## Records supplied
»»

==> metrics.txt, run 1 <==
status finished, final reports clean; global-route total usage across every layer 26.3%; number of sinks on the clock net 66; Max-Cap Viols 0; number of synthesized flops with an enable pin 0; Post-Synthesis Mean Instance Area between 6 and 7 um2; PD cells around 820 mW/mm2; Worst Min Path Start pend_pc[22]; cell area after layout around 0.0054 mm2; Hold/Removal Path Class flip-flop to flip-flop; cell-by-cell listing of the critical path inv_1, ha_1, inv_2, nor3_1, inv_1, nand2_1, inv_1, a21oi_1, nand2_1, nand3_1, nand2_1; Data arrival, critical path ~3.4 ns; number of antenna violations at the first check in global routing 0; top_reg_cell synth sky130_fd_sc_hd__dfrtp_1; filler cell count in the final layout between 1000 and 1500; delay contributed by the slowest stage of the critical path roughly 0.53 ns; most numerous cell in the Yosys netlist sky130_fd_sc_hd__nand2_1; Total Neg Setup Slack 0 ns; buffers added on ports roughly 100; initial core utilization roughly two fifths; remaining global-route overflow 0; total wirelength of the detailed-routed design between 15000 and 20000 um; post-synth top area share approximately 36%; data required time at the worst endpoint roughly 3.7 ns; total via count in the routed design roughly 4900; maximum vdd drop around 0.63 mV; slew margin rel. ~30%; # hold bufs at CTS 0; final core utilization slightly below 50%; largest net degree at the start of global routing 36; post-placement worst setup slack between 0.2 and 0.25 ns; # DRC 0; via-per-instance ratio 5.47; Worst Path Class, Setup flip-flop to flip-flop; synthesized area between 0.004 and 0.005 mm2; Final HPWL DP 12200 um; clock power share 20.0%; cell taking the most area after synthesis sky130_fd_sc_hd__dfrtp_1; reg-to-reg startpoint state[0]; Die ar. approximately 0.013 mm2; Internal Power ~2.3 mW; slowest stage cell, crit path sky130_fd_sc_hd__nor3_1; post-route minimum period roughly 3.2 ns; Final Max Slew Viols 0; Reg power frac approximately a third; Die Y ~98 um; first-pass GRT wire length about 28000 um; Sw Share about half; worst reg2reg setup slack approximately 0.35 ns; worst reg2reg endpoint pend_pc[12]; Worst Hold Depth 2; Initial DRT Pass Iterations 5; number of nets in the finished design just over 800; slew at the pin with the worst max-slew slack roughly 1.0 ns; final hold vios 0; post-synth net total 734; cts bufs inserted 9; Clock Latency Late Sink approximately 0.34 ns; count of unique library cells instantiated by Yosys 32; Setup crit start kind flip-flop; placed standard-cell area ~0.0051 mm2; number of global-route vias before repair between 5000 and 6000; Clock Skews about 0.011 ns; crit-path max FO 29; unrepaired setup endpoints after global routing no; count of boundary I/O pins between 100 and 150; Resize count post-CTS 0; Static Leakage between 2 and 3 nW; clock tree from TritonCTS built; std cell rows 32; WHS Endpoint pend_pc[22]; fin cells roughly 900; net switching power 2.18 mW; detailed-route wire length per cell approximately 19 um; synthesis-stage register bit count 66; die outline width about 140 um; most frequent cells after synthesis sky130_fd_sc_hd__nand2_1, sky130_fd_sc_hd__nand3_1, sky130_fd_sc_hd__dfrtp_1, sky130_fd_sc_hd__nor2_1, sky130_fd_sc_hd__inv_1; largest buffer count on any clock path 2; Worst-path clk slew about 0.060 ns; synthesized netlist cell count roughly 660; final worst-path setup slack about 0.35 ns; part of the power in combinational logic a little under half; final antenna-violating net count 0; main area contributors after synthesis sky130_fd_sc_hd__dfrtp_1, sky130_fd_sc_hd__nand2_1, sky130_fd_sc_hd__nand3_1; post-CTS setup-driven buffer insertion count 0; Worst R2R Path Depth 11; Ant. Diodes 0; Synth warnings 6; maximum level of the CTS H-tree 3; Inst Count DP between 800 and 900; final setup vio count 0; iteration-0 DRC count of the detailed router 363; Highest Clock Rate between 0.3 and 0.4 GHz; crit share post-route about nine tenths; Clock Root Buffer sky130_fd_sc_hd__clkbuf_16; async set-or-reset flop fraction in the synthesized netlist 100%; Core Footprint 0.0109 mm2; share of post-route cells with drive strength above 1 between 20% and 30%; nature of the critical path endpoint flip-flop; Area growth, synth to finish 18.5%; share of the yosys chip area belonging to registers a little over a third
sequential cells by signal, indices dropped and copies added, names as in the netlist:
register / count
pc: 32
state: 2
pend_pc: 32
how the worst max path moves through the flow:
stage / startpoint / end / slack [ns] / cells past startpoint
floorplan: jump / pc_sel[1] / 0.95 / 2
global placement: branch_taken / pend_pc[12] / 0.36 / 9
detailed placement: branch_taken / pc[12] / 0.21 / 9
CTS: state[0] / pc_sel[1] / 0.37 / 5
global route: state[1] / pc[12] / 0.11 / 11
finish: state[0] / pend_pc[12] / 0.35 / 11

««

## Task prompt
Your answer should consist of the lines from the line with "register / count" through the last line of the data, set down exactly, both included.

## Your solution
register / count
pc: 32
state: 2
pend_pc: 32
how the worst max path moves through the flow:
stage / startpoint / end / slack [ns] / cells past startpoint
floorplan: jump / pc_sel[1] / 0.95 / 2
global placement: branch_taken / pend_pc[12] / 0.36 / 9
detailed placement: branch_taken / pc[12] / 0.21 / 9
CTS: state[0] / pc_sel[1] / 0.37 / 5
global route: state[1] / pc[12] / 0.11 / 11
finish: state[0] / pend_pc[12] / 0.35 / 11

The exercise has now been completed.